Троицын день же связан с березой — белым деревом, в котором так же сильно женское начало, как в ели. Однако «береза» — летнее дерево, оно «просевает» солнечный свет (Просевая полдень… где по внутренней форме вступают в паронимию сев и свет), как хвойные деревья «просевают» тень (И сеют тень, и маят и сверлят Мачтовый мрак…). Из «домашних» деревьев поэту ближе всего липа (23), с ее цветением и связано «Лето 1917 года» в «СМЖ» и «ДЖ», и тополь (22) — с ним «переходит» молодой поэт «в неслыханную веру», тополь, зажмурясь, смотрит на мельницы поэта, и каждый тополь у подъезда знает его «в лицо» («Художник»).
При этом деревья — живые существа у Пастернака, они обладают способностью и видеть, и говорить, и слышать, и чувствовать (ср.: Я с улицы, где тополь удивлен («ТВ»), Деревья доверчивы — «ЛШ»), и поэтому именно к ним обращается Пастернак в конце жизни: Деревья, только ради вас, И ваших глаз прекрасных ради, Живу я в мире первый раз, На вас и вашу прелесть глядя (1957). Соединяя землю и небо, их языком говорят природа и Бог. Именно через листья деревьев паронимически связываются небо и нёбо (Не отсыхает ли язык У лип, не липнут листья к нёбу ль), так как они наделены способностью «ворочать языком» (в «ДЖ»: …и что они шепчут друг другу, ворочая сонными отяжелевшими листьями, как заплетающимися шепелявыми языками [3, 160]). Благодаря своей «речегенности» лес становится «мачтовым лесом в эфире» между небом и землей. Язык деревьев связан с ветром и водой (ср. ужасный говорящий сад «СМЖ»), с кипением «парусины деревьев» (В саду, до пят Подветренном, кипят лохмотья. Как флот к трехъярусном полете, Деревьев паруса кипят — «ВР»), образуй цепочку переносов дерево — листья — ветки — парус — лодка — ладья души. Так дерево посредством своих «ветвей» создает связь с небесными «птицами души», что и превращает его в «орган» с множеством «ключей и регистров» («Весна» «ПБ»>). Постепенно в мире Пастернака создается паронимическая триада орган — птиц оргии — лик Георгия, синкретизирующая в себе alter ego поэта («Ожившая фреска»).

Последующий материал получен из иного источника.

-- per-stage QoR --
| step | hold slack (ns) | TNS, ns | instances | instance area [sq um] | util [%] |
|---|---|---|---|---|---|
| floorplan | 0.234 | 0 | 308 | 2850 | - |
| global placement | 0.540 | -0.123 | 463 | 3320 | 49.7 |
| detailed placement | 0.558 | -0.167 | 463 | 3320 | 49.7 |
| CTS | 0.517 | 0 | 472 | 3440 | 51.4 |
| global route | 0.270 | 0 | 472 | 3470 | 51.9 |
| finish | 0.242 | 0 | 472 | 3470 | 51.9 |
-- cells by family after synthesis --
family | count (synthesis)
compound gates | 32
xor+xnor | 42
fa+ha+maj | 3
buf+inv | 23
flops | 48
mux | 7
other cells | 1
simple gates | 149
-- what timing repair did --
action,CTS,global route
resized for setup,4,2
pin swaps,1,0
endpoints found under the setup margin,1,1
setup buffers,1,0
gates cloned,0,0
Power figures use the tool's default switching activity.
### src/rtl/seq_det_param.sv
// ---------------------------------------------------------------------------
// seq_det_param
//
// Parametrised serial pattern detector (Mealy). Watches the serial bit
// stream on x and raises z in the same cycle as the final bit of a
// runtime-programmable pattern of 1..PW bits. The reset defaults
// (pattern 101, length 3, overlapping) match the legacy fixed "101"
// overlapping detector.
//
// Optional feature macro: SEQ_DET_HIT_CNT_EN
//   defined   -> a saturating match counter drives hit_cnt, clr clears it
//   undefined -> no counter register is built, hit_cnt is tied to 0 and
//                clr is ignored
//
// Ports:
//   clk       in   1   rising-edge clock
//   rst       in   1   asynchronous active-high reset
//   en        in   1   sample enable, x is consumed only when en=1
//   x         in   1   serial data bit
//   cfg_load  in   1   one-cycle pulse latching cfg_pat/cfg_len/cfg_ovl
//   cfg_pat   in   PW  pattern, bit [len-1] received first, bit 0 last
//   cfg_len   in   LW  pattern length (0 disables matching, >PW clamps)
//   cfg_ovl   in   1   1 = overlapping matches, 0 = non-overlapping
//   clr       in   1   synchronous clear of hit_cnt
//   z         out  1   match flag, combinational from x
//   hit_cnt   out  CW  saturating match count
// ---------------------------------------------------------------------------
module seq_det_param #(
    parameter int              PW      = 8,
    parameter int              LW      = $clog2(PW + 1),
    parameter int              CW      = 8,
    parameter logic [PW-1:0]   DEF_PAT = PW'(8'b0000_0101),
    parameter int              DEF_LEN = 3,
    parameter bit              DEF_OVL = 1'b1
) (
    input  logic          clk,
    input  logic          rst,
    input  logic          en,
    input  logic          x,
    input  logic          cfg_load,
    input  logic [PW-1:0] cfg_pat,
    input  logic [LW-1:0] cfg_len,
    input  logic          cfg_ovl,
    input  logic          clr,
    output logic          z,
    output logic [CW-1:0] hit_cnt
);

    // fill only needs to reach PW-1, so it is one value short of PW
    localparam int            FW       = $clog2(PW);
    localparam logic [FW-1:0] FILL_MAX = FW'(PW - 1);

    logic [PW-1:0] pat_q;
    logic [LW-1:0] len_q;
    logic          ovl_q;
    logic [PW-2:0] hist_q;
    logic [FW-1:0] fill_q;

    logic [LW-1:0] eff_len;
    logic [PW-1:0] window;
    logic [PW-1:0] len_mask;
    logic          fill_ok;
    logic          match;

    // The candidate window is the stored history with the live bit x
    // appended as bit 0, so a match can be flagged in the same cycle as
    // the final pattern bit. Only the low eff_len bits take part in the
    // comparison, and enough bits must have been accepted since the last
    // restart to fill the upper part of that window.
    always_comb begin
        eff_len  = (len_q > LW'(PW)) ? LW'(PW) : len_q;
        window   = {hist_q, x};
        len_mask = '0;
        for (int i = 0; i < PW; i++) begin
            if (i < int'(eff_len)) begin
                len_mask[i] = 1'b1;
            end
        end
        fill_ok = (eff_len != '0) && (int'(fill_q) >= int'(eff_len) - 1);
        match   = ((window ^ pat_q) & len_mask) == '0;
        z       = ~rst & en & ~cfg_load & fill_ok & match;
    end

    // A config load restarts detection from scratch. In non-overlapping
    // mode a match only needs fill cleared; the stale history is masked
    // out by the fill check until it has been fully overwritten.
    always_ff @(posedge clk or posedge rst) begin
        if (rst) begin
            pat_q  <= DEF_PAT;
            len_q  <= LW'(DEF_LEN);
            ovl_q  <= DEF_OVL;
            hist_q <= '0;
            fill_q <= '0;
        end else if (cfg_load) begin
            pat_q  <= cfg_pat;
            len_q  <= cfg_len;
            ovl_q  <= cfg_ovl;
            hist_q <= '0;
            fill_q <= '0;
        end else if (en) begin
            if (z && !ovl_q) begin
                fill_q <= '0;
            end else begin
                hist_q <= window[PW-2:0];
                fill_q <= (fill_q == FILL_MAX) ? fill_q : fill_q + FW'(1);
            end
        end
    end

`ifdef SEQ_DET_HIT_CNT_EN
    logic [CW-1:0] hit_q;

    // Saturating match counter; clr takes priority over a match.
    always_ff @(posedge clk or posedge rst) begin
        if (rst) begin
            hit_q <= '0;
        end else if (clr) begin
            hit_q <= '0;
        end else if (z && (hit_q != '1)) begin
            hit_q <= hit_q + CW'(1);
        end
    end

    assign hit_cnt = hit_q;
`else
    logic unused_clr;

    assign unused_clr = clr;
    assign hit_cnt    = '0;
`endif

endmodule
[src/rtl/risc_pkg.sv]
// Shared definitions for the 16-bit datapath controller: FSM state encoding,
// opcode/op field values, write-back select codes and default widths.
package risc_pkg;

   localparam int WIDTH_DEF = 16;
   localparam int RN_W_DEF  = 3;

   typedef enum logic [2:0] {
      S_WAIT   = 3'd0,
      S_DECODE = 3'd1,
      S_GET_A  = 3'd2,
      S_GET_B  = 3'd3,
      S_EXEC   = 3'd4,
      S_WR_REG = 3'd5,
      S_WR_IMM = 3'd6
   } ctrl_state_t;

   localparam logic [2:0] OPC_MOV = 3'b110;
   localparam logic [2:0] OPC_ALU = 3'b101;

   // op field under OPC_MOV selects immediate vs. register move
   localparam logic [1:0] OP_MOV_IMM = 2'b10;
   localparam logic [1:0] OP_MOV_REG = 2'b00;

   localparam logic [1:0] ALU_ADD = 2'b00;
   localparam logic [1:0] ALU_CMP = 2'b01;
   localparam logic [1:0] ALU_AND = 2'b10;
   localparam logic [1:0] ALU_MVN = 2'b11;

   localparam logic [1:0] VSEL_C   = 2'b00;
   localparam logic [1:0] VSEL_IMM = 2'b10;

endpackage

Итак, деревья как наиболее «высокие» растения стоят в центре вращения и роста мира Пастернака. Они, отражаясь в воде, образуют единый круг земли и неба, в них ударяют молния и гром (и молнии ловленной сочетаемостью даже превращаются в охапки цветов и веток — «гром… нарвал охапку молний»), то принося творческий импульс (ср. «Гроза, моментальная навек»), то смятенье, испепеляющее «дотла» (По дереву дрожь осужденья прошла, Как молнии искра по громоотводу. Смоковницу испепелило дотла — «Чудо»). Через них «просеваются» свет, дождь, снег; они связывают корни, кроны, ключи, родники, и все ростки и побеги, растущие к свету, растительный и животный мир, а также женское и мужское начало жизни. В лесу живет и природный Бог Пастернака-Живаго — св. Георгий. Прячущаяся в «дупле» деревьев «приросшая песнь» — «душа» (ср. связь дупло — птица) соединяет не только женское и мужское, но и божественное и земное начало (С тобой, как с деревом побег, Срослась в тоске безмерной — «Магдалина II»), «корни» которого раскрываются в библейском понятии «ветви»: «Я есмь лоза, а вы ветви; Кто пребывает во Мне, и я в нем, тот приносит много плода» (Ин. 15, 6) [ср. «спелую грушу» в «Определении души»].